Demand for power in the UAE is expanding and the capacity is expected to double to 40,000 MW by 2020 with a parallel increase in demand for water. The northern emirates is particularly in need of additional power for its economic and urban development and this project will go a long way in providing resources as it will be connected to the national grid.

In addition to electricity, the project is expected to produce 130 million gallons much-needed desalinated water per day.

This is probably the least expensive way of producing desalinated water because it depends on the rejected heat of the power plant thereby increasing the efficiency of the integrated operation.

While the plant will be owned by the Fujairah Asia Power Company (established in 2007), the shareholders are the Abu Dhabi Water and Electricity Authority (60 per cent), International Power (20 per cent) and Marubeni (20 per cent). Therefore, the majority shareholder is still a state-owned entity and it's essential at this stage to assure and encourage the private sector.

Guaranteed purchase

The state will ensure fuel for the plant and guarantee purchase of all the electricity and water.

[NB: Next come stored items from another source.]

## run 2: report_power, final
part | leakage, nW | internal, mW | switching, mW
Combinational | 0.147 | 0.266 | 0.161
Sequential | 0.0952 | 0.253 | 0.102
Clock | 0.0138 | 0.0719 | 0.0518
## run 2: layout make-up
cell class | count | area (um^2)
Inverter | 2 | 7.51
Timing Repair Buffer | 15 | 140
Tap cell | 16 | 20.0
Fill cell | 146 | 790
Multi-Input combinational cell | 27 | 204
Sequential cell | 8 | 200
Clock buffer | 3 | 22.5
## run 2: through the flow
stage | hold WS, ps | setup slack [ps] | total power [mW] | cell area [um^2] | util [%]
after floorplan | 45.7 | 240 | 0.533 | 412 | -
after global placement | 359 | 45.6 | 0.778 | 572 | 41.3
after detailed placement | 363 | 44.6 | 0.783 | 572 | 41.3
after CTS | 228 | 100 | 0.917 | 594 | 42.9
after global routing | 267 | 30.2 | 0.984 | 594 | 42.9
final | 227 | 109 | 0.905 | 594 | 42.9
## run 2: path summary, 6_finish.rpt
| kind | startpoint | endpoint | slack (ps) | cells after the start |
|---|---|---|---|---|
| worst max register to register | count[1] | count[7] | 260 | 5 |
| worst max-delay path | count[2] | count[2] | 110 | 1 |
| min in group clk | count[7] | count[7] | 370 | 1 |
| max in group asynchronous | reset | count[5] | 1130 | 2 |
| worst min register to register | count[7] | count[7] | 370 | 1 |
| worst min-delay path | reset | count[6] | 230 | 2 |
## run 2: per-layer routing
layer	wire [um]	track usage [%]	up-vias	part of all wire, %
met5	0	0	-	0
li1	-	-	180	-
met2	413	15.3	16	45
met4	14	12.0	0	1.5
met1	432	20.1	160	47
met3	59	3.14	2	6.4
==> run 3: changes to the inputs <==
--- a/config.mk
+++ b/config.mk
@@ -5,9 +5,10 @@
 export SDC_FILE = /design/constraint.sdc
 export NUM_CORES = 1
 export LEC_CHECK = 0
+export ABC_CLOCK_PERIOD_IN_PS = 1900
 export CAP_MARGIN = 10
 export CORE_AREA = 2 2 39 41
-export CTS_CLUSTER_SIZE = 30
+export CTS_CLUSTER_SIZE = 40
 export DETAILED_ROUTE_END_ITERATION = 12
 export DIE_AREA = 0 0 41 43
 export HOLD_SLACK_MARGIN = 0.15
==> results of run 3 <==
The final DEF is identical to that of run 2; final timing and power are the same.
[config.mk]
export PLATFORM = sky130hd
export DESIGN_NAME = huff_decoder
export DESIGN_NICKNAME = d
export VERILOG_FILES = /design/src/rtl/huff_decoder.sv
export SDC_FILE = /design/constraint.sdc
export NUM_CORES = 1
export LEC_CHECK = 0
export CORE_MARGIN = 8
export CORE_UTILIZATION = 35
export DETAILED_ROUTE_END_ITERATION = 8
export GPL_ROUTABILITY_DRIVEN = 0
export PLACE_DENSITY = 0.63
export RECOVER_POWER = 50
export SYNTH_ARGS = -nofsm -noshare
export SYNTH_HDL_FRONTEND = slang
export SYNTH_SLANG_ARGS = --single-unit
[constraint.sdc]
create_clock -name clk -period 7.39 [get_ports clk]
set_clock_uncertainty 0.15 [all_clocks]
set_input_delay 1.478 -clock clk [delete_from_list [all_inputs] [get_ports clk]]
set_output_delay 1.478 -clock clk [all_outputs]
set_load 0.01 [all_outputs]
File: config.mk
export PLATFORM = sky130hd
export DESIGN_NAME = vga_write_arbiter
export DESIGN_NICKNAME = d
export VERILOG_FILES = /design/src/rtl/vga_write_arbiter.sv
export SDC_FILE = /design/constraint.sdc
export NUM_CORES = 1
export LEC_CHECK = 0
export CELL_PAD_IN_SITES_DETAIL_PLACEMENT = 0
export CELL_PAD_IN_SITES_GLOBAL_PLACEMENT = 1
export CORE_MARGIN = 10
export CORE_UTILIZATION = 36
export CTS_CLUSTER_DIAMETER = 50
export DETAILED_ROUTE_END_ITERATION = 7
export GPL_ROUTABILITY_DRIVEN = 0
export PLACE_DENSITY_LB_ADDON = 0.12
export SLEW_MARGIN = 20
export SYNTH_ARGS = -nofsm -noshare
export SYNTH_HDL_FRONTEND = slang
export SYNTH_SLANG_ARGS = --single-unit
File: constraint.sdc
create_clock -name clk -period 2 [get_ports clk]
set_input_delay 0.5 -clock clk [delete_from_list [all_inputs] [get_ports clk]]
set_output_delay 0.5 -clock clk [all_outputs]
set_load 0.05 [all_outputs]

In Saudi Arabia, the Supreme Economic Council passed a resolution in 2002 setting out a framework for private sector involvement in developing IWPP and later announced a plan to launch ten IWPPs by 2016, at a total cost of $16 billion.

The Saudi Electricity Company has already approved four projects in the Kingdom, worth more than $8 billion where the combined production will be more than 7,000 MW of power and 600 million gallons of water daily when operated by the end of this year.

For this purpose, a private Saudi company, ACWA Power International was set up as a credible and capable development partner for IWPPs as it would help identify opportunities and also lead a consortium of development partners in addition to selecting consultants and contractors and operations and maintenance companies.

Such a development is indeed a higher stage in the involvement of the private sector.

Similarly, Oman recently signed a contract with a consortium led by France's GDF to build two gas-fired power plants at a combined estimated cost of $1.8 billion and a capacity of 744 MW in Barka and Sohar. Both Omani private firms and Japanese companies are part of the consortium in addition to a partnership where the Omani Public Authority for Social Insurance will join in this field of investment.

This idea is well established in developed countries but it has yet to catch up in our region. This will help give social insurance funds a new field of investment other than the traditional property sector.

The inputs and off-take agreements will be signed shortly for a period of 15 years and the two projects are expected to start operations in 2012 and be fully operational by the following year. Unfortunately, the Omani projects do not include desalination components, which may come later.

The writer is former head of Energy Studies Department in Opec Secretariat in Vienna.